| TASK INPUT |
$ cat src/rtl/p2c_prep.sv
// Entry stage: wraps and folds the bearing, scales the range by the CORDIC gain.
// Depends on p2c_pkg.
module p2c_prep (
    input  logic                 clk,
    input  logic                 rst_n,
    input  logic                 in_valid,
    output logic                 in_ready,
    input  logic signed [15:0]   bearing,
    input  logic [15:0]          range_value,
    output logic                 out_valid,
    input  logic                 out_ready,
    output p2c_pkg::vec_t        out_data
);

    logic               valid_reg;
    p2c_pkg::vec_t      data_reg;
    p2c_pkg::vec_t      data_next;
    logic               advance;
    logic signed [16:0] a_ext;
    logic signed [16:0] a_wrap;
    logic signed [16:0] a_fold;
    logic               fold;
    logic [45:0]        prod;

    always_comb
    begin
        a_ext = {bearing[15], bearing};
        priority if (a_ext > p2c_pkg::HALF_TURN)
        begin
            a_wrap = a_ext - p2c_pkg::FULL_TURN;
        end
        else if (a_ext < -p2c_pkg::HALF_TURN)
        begin
            a_wrap = a_ext + p2c_pkg::FULL_TURN;
        end
        else
        begin
            a_wrap = a_ext;
        end
        fold = 1'b1;
        priority if (a_wrap > p2c_pkg::QUARTER_TURN)
        begin
            a_fold = a_wrap - p2c_pkg::HALF_TURN;
        end
        else if (a_wrap < -p2c_pkg::QUARTER_TURN)
        begin
            a_fold = a_wrap + p2c_pkg::HALF_TURN;
        end
        else
        begin
            a_fold = a_wrap;
            fold   = 1'b0;
        end
        prod             = 46'(range_value) * 46'(p2c_pkg::GAIN_Q30);
        data_next.x      = signed'({3'b000, prod[45:14]});
        data_next.y      = '0;
        data_next.z      = signed'({a_fold[15:0], 16'h0000});
        data_next.negate = fold;
    end

    assign advance   = !valid_reg || out_ready;
    assign in_ready  = advance;
    assign out_valid = valid_reg;
    assign out_data  = data_reg;

    always_ff @(posedge clk or negedge rst_n)
    begin
        if (!rst_n)
        begin
            valid_reg <= 1'b0;
        end
        else if (advance)
        begin
            valid_reg <= in_valid;
        end
    end

    always_ff @(posedge clk)
    begin
        if (advance && in_valid)
        begin
            data_reg <= data_next;
        end
    end

endmodule
[config.mk]
export PLATFORM = sky130hd
export DESIGN_NAME = pctl_ctrl
export DESIGN_NICKNAME = d
export VERILOG_FILES = /design/src/rtl/assert_macros.svh /design/src/rtl/pctl_pkg.sv /design/src/rtl/pctl_ctrl.sv
export SDC_FILE = /design/constraint.sdc
export NUM_CORES = 1
export LEC_CHECK = 0
export BUFFER_PORTS_ARGS = -buffer_cell sky130_fd_sc_hd__buf_2
export CORE_UTILIZATION = 51
export DETAILED_ROUTE_END_ITERATION = 10
export PLACE_DENSITY = 0.83
export SLEW_MARGIN = 10
export SYNTH_ARGS = -nofsm -noshare
export SYNTH_HDL_FRONTEND = slang
export SYNTH_SLANG_ARGS = --single-unit
[constraint.sdc]
create_clock -name clk_i -period 5.7 [get_ports clk_i]
set_input_delay 0.285 -clock clk_i [delete_from_list [all_inputs] [get_ports clk_i]]
set_output_delay 0.285 -clock clk_i [all_outputs]
set_load 0.05 [all_outputs]
[src/rtl/assert_macros.svh]
// ----------------------------------------------------------------------------
// assert_macros.svh
// Assertion helpers, clocked on clk_i and disabled while rst_ni is low.
// ----------------------------------------------------------------------------
`ifndef ASSERT_MACROS_SVH
`define ASSERT_MACROS_SVH

// same-cycle implication
`define PCTL_ASSERT_NOW(lbl, ante, cons) \
  lbl: assert property (@(posedge clk_i) disable iff (!rst_ni) (ante) |-> (cons)) \
    else $error("assertion failed: ante -> cons");

// next-cycle implication
`define PCTL_ASSERT_NEXT(lbl, ante, cons) \
  lbl: assert property (@(posedge clk_i) disable iff (!rst_ni) (ante) |=> (cons)) \
    else $error("assertion failed: ante => cons");

`endif

[src/rtl/pctl_pkg.sv]
// ----------------------------------------------------------------------------
// pctl_pkg
// Shared constants, command codes and control/status types of the cache table.
// ----------------------------------------------------------------------------
package pctl_pkg;

  localparam int unsigned CAPACITY    = 1024;
  localparam int unsigned PROBE_LIMIT = 16;
  localparam int unsigned DATA_WIDTH  = 64;

  localparam int unsigned CMD_W   = 3;
  localparam int unsigned KEY_W   = 64;
  localparam int unsigned WDATA_W = 64;
  localparam int unsigned LIFE_W  = 32;
  localparam int unsigned SLOT_W  = 10;
  localparam int unsigned CNT_W   = 32;
  localparam int unsigned TIME_W  = 48;

  // digest bits folded into the remainder per cycle
  localparam int unsigned MOD_BITS  = 8;
  localparam int unsigned MOD_STEPS = KEY_W / MOD_BITS;

  typedef enum logic [CMD_W-1:0] {
    CMD_LOOKUP = 3'd0,
    CMD_INSERT = 3'd1,
    CMD_REMOVE = 3'd2,
    CMD_PURGE  = 3'd3,
    CMD_TICK   = 3'd4,
    CMD_CLEAR  = 3'd5
  } cmd_e;

  typedef struct packed {
    logic take;
    logic walk_init;
    logic mod_step;
    logic seek_step;
    logic scan_step;
    logic purge_step;
    logic sweep_step;
    logic commit;
    logic finish;
  } ctl_t;

  typedef struct packed {
    logic mod_done;
    logic probe_stop;
    logic probe_miss;
    logic scan_stop;
    logic purge_end;
    logic sweep_end;
    cmd_e cmd;
  } sts_t;

  function automatic logic [CNT_W-1:0] sat_inc(logic [CNT_W-1:0] c);
    return (c == '1) ? c : c + 1'b1;
  endfunction

endpackage

[src/rtl/pctl_ctrl.sv]
// ----------------------------------------------------------------------------
// pctl_ctrl
// Sequencer: steps the datapath through remainder, probe, scan, purge, sweep and commit.
// ----------------------------------------------------------------------------
module pctl_ctrl (
  input  logic                           clk_i,
  input  logic                           rst_ni,
  input  logic                           in_valid_i,
  output logic                           in_ready_o,
  input  logic [pctl_pkg::CMD_W-1:0]     in_cmd_i,
  output logic                           out_valid_o,
  input  logic                           out_ready_i,
  output pctl_pkg::ctl_t                 ctl_o,
  input  pctl_pkg::sts_t                 sts_i
);

  typedef enum logic [8:0] {
    S_INIT   = 9'b000000001,
    S_IDLE   = 9'b000000010,
    S_MOD    = 9'b000000100,
    S_PROBE  = 9'b000001000,
    S_SCAN   = 9'b000010000,
    S_PURGE  = 9'b000100000,
    S_SWEEP  = 9'b001000000,
    S_COMMIT = 9'b010000000,
    S_DONE   = 9'b100000000
  } state_e;

  state_e state_q, state_d;
  logic   out_valid_q, out_valid_d;

  always_comb begin
    state_d = state_q;
    ctl_o   = '0;
    case (state_q)
      S_INIT: begin
        ctl_o.sweep_step = 1'b1;
        if (sts_i.sweep_end) state_d = S_IDLE;
      end
      S_IDLE: begin
        ctl_o.walk_init = 1'b1;
        if (in_valid_i) begin
          ctl_o.take = 1'b1;
          case (pctl_pkg::cmd_e'(in_cmd_i))
            pctl_pkg::CMD_LOOKUP,
            pctl_pkg::CMD_INSERT,
            pctl_pkg::CMD_REMOVE: state_d = S_MOD;
            pctl_pkg::CMD_PURGE:  state_d = S_PURGE;
            pctl_pkg::CMD_CLEAR:  state_d = S_SWEEP;
            default:              state_d = S_DONE;
          endcase
        end
      end
      S_MOD: begin
        ctl_o.mod_step = 1'b1;
        if (sts_i.mod_done) state_d = S_PROBE;
      end
      S_PROBE: begin
        ctl_o.seek_step = 1'b1;
        if (sts_i.probe_stop) begin
          state_d = S_COMMIT;
        end else if (sts_i.probe_miss) begin
          if (sts_i.cmd == pctl_pkg::CMD_INSERT) begin
            ctl_o.walk_init = 1'b1;
            state_d         = S_SCAN;
          end else begin
            state_d = S_COMMIT;
          end
        end
      end
      S_SCAN: begin
        ctl_o.scan_step = 1'b1;
        if (sts_i.scan_stop) state_d = S_COMMIT;
      end
      S_PURGE: begin
        ctl_o.purge_step = 1'b1;
        if (sts_i.purge_end) state_d = S_DONE;
      end
      S_SWEEP: begin
        ctl_o.sweep_step = 1'b1;
        if (sts_i.sweep_end) state_d = S_DONE;
      end
      S_COMMIT: begin
        ctl_o.commit = 1'b1;
        state_d      = S_DONE;
      end
      S_DONE: begin
        if (!out_valid_q || out_ready_i) begin
          ctl_o.finish = 1'b1;
          state_d      = S_IDLE;
        end
      end
      default: state_d = S_IDLE;
    endcase
  end

  always_comb begin
    out_valid_d = out_valid_q;
    if (out_ready_i) out_valid_d = 1'b0;
    if (ctl_o.finish) out_valid_d = 1'b1;
  end

  always_ff @(posedge clk_i or negedge rst_ni) begin
    if (!rst_ni) begin
      state_q     <= S_INIT;
      out_valid_q <= 1'b0;
    end else begin
      state_q     <= state_d;
      out_valid_q <= out_valid_d;
    end
  end

  assign in_ready_o  = (state_q == S_IDLE);
  assign out_valid_o = out_valid_q;

endmodule

# After elaboration in Yosys (flattened, before gate mapping)
# Cells that the tools add are included.
# totals
memories	0
out_inout_bits	11
mem_bits_ro	0
reg_bits	10
ram_bits	0
latch_bits	0
# classes
mul	0
order_cmp	0
n_div	0
shift	0
mux	28
add_sub_neg	0
bitwise	0
reduce_logical	7
eq_ne	22
# ops
operator	count
$mux W9	9
$pmux W9 S9	1
$pmux W9 S3	1
$mux W1	15
$ne A2 B2 Y1 const B	7
$eq A9 B1 Y1 const B	1
$eq A9 B2 Y1 const B	1
$eq A9 B3 Y1 const B	1
$eq A9 B4 Y1 const B	1
$eq A9 B5 Y1 const B	1
$eq A9 B6 Y1 const B	1
$eq A9 B7 Y1 const B	1
$eq A9 B8 Y1 const B	1
$eq A9 B9 Y1 const B	1
$mux W8	1
$reduce_and A8 Y1	1
$eq A3 B1 Y1 const B	2
$eq A3 B2 Y1 const B	2
$eq A3 B3 Y1 const B	1
$logic_not A3 Y1	1
$ne A3 B3 Y1 const B	1
$reduce_or A3 Y1	1
$pmux W1 S2	1
$reduce_bool A2 Y1	1
3 further kinds	3

# Logic depth before layout (Yosys ltp)
# logic_depth
word_depth	5
mapped_depth	7
depth_no_buf	6

# Worst setup path before layout
# No wires, ideal clock.
# synth_path
path_type	reg-to-output
startpoint	reg state_q[2]
endpoint	out ctl_o[7] (netlist bit)
t_required_ns	5.415
setup_slack_ns	2.519
path_stages_with_launch	6
t_arrival_ns	2.896
path_buffers	0
cell_sequence	dfrtp_1 -> or3_4 -> or4_4 -> nor4b_2 -> nand3_1 -> nand2_1
# synth_lines
element	line_no	text
from (decl)	pctl_ctrl.sv:29	state_e state_q, state_d;
from (signal assigned)	pctl_ctrl.sv:108	state_q <= state_d;
to (decl)	pctl_ctrl.sv:13	output pctl_pkg::ctl_t ctl_o,
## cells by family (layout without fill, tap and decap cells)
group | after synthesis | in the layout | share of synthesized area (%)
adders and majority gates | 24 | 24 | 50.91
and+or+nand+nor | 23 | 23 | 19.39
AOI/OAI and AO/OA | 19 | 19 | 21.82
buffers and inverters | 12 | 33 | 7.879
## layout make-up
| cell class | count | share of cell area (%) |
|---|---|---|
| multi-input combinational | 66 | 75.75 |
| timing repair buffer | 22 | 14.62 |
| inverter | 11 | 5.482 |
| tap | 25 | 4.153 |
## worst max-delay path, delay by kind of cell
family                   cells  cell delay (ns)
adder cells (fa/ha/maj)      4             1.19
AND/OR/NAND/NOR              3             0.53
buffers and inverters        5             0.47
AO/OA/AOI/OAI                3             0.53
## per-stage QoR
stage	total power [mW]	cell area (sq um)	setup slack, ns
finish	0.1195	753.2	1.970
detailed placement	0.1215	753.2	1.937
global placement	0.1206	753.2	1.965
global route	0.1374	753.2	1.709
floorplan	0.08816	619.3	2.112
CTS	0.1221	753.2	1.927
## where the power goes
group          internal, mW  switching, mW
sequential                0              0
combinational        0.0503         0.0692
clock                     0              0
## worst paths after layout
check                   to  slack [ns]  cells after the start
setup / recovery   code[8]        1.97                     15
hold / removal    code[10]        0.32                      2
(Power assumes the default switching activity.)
==> src/hw/rtl/gdb_pkg.sv <==
// ============================================================================
// gdb_pkg: shared types, constants and calendar helpers
// Field widths, replacement date, reciprocal for divide-by-100 and the
// command word of the shared accumulator.
// ============================================================================
package gdb_pkg;

    localparam int DAY_W   = 5;
    localparam int MON_W   = 4;
    localparam int YEAR_W  = 14;
    localparam int COUNT_W = 22;
    // day numbers stay below 2**23; one extra bit carries the sign of a difference
    localparam int NUM_W   = 24;
    localparam int CENT_W  = 8;

    localparam logic [YEAR_W-1:0] MAX_YEAR = YEAR_W'(9999);

    // replacement for an invalid date: 1990-01-01
    localparam logic [DAY_W-1:0]  DEF_DAY   = DAY_W'(1);
    localparam logic [MON_W-1:0]  DEF_MONTH = MON_W'(1);
    localparam logic [YEAR_W-1:0] DEF_YEAR  = YEAR_W'(1990);

    localparam logic [MON_W-1:0] JAN = MON_W'(1);
    localparam logic [MON_W-1:0] FEB = MON_W'(2);
    localparam logic [MON_W-1:0] APR = MON_W'(4);
    localparam logic [MON_W-1:0] JUN = MON_W'(6);
    localparam logic [MON_W-1:0] SEP = MON_W'(9);
    localparam logic [MON_W-1:0] NOV = MON_W'(11);
    localparam logic [MON_W-1:0] DEC = MON_W'(12);

    // floor(y / 100) = (y * 5243) >> 19, exact for every 14-bit year
    localparam int RECIP_W     = 13;
    localparam int RECIP_SHIFT = 19;
    localparam logic [RECIP_W-1:0] RECIP_100 = RECIP_W'(5243);
    localparam int CENTURY     = 100;
    localparam int YEAR_DAYS   = 365;

    localparam logic [COUNT_W-1:0] COUNT_MAX = '1;

    typedef enum logic [2:0] {
        ALU_HOLD,
        ALU_LOAD,
        ALU_ADD,
        ALU_SUB,
        ALU_RSUB
    } alu_op_t;

    typedef struct packed {
        alu_op_t            op;
        logic [NUM_W-1:0]   operand;
    } alu_cmd_t;

    function automatic logic [DAY_W-1:0] month_length(
        input logic [MON_W-1:0] month,
        input logic             leap
    );
        logic [DAY_W-1:0] len;
        if (month == APR || month == JUN || month == SEP || month == NOV)
        begin
            len = DAY_W'(30);
        end
        else if (month == FEB)
        begin
            len = leap ? DAY_W'(29) : DAY_W'(28);
        end
        else
        begin
            len = DAY_W'(31);
        end
        return len;
    endfunction

endpackage

==> src/hw/rtl/gdb_div100.sv <==
// ============================================================================
// gdb_div100: century split of a year
// Two register stages: century = floor(year/100) by reciprocal multiply,
// then a flag for year being a whole multiple of 100. Year must stay put.
// ============================================================================
module gdb_div100
(
    input  logic                        clk,
    input  logic [gdb_pkg::YEAR_W-1:0]  year,
    output logic [gdb_pkg::CENT_W-1:0]  cent,
    output logic                        rem_zero
);

    localparam int PROD_W = gdb_pkg::YEAR_W + gdb_pkg::RECIP_W;

    logic [PROD_W-1:0]            prod;
    logic [gdb_pkg::CENT_W-1:0]   cent_reg;
    logic                         rem_zero_reg;
    logic [gdb_pkg::YEAR_W:0]     back_mult;

    assign prod      = PROD_W'(year) * PROD_W'(gdb_pkg::RECIP_100);
    assign back_mult = (gdb_pkg::YEAR_W+1)'(cent_reg) * (gdb_pkg::YEAR_W+1)'(gdb_pkg::CENTURY);

    always_ff @(posedge clk)
    begin
        cent_reg     <= prod[gdb_pkg::RECIP_SHIFT +: gdb_pkg::CENT_W];
        rem_zero_reg <= (back_mult == (gdb_pkg::YEAR_W+1)'(year));
    end

    assign cent     = cent_reg;
    assign rem_zero = rem_zero_reg;

endmodule

==> src/hw/rtl/gdb_alu.sv <==
// ============================================================================
// gdb_alu: shared accumulator
// One adder/subtractor with a result register; every day-number step and
// the final difference go through it.
// ============================================================================
module gdb_alu
(
    input  logic                       clk,
    input  gdb_pkg::alu_cmd_t          cmd,
    output logic [gdb_pkg::NUM_W-1:0]  acc
);

    logic [gdb_pkg::NUM_W-1:0] acc_reg;
    logic [gdb_pkg::NUM_W-1:0] acc_next;

    always_comb
    begin
        unique case (cmd.op)
            gdb_pkg::ALU_HOLD: acc_next = acc_reg;
            gdb_pkg::ALU_LOAD: acc_next = cmd.operand;
            gdb_pkg::ALU_ADD:  acc_next = acc_reg + cmd.operand;
            gdb_pkg::ALU_SUB:  acc_next = acc_reg - cmd.operand;
            gdb_pkg::ALU_RSUB: acc_next = cmd.operand - acc_reg;
            default:           acc_next = acc_reg;
        endcase
    end

    always_ff @(posedge clk)
    begin
        acc_reg <= acc_next;
    end

    assign acc = acc_reg;

endmodule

| REQUIRED WORK |
Copy out all lines above holding "advance".

| PROBLEM SOLUTION |
    logic               advance;
    assign advance   = !valid_reg || out_ready;
    assign in_ready  = advance;
        else if (advance)
        if (advance && in_valid)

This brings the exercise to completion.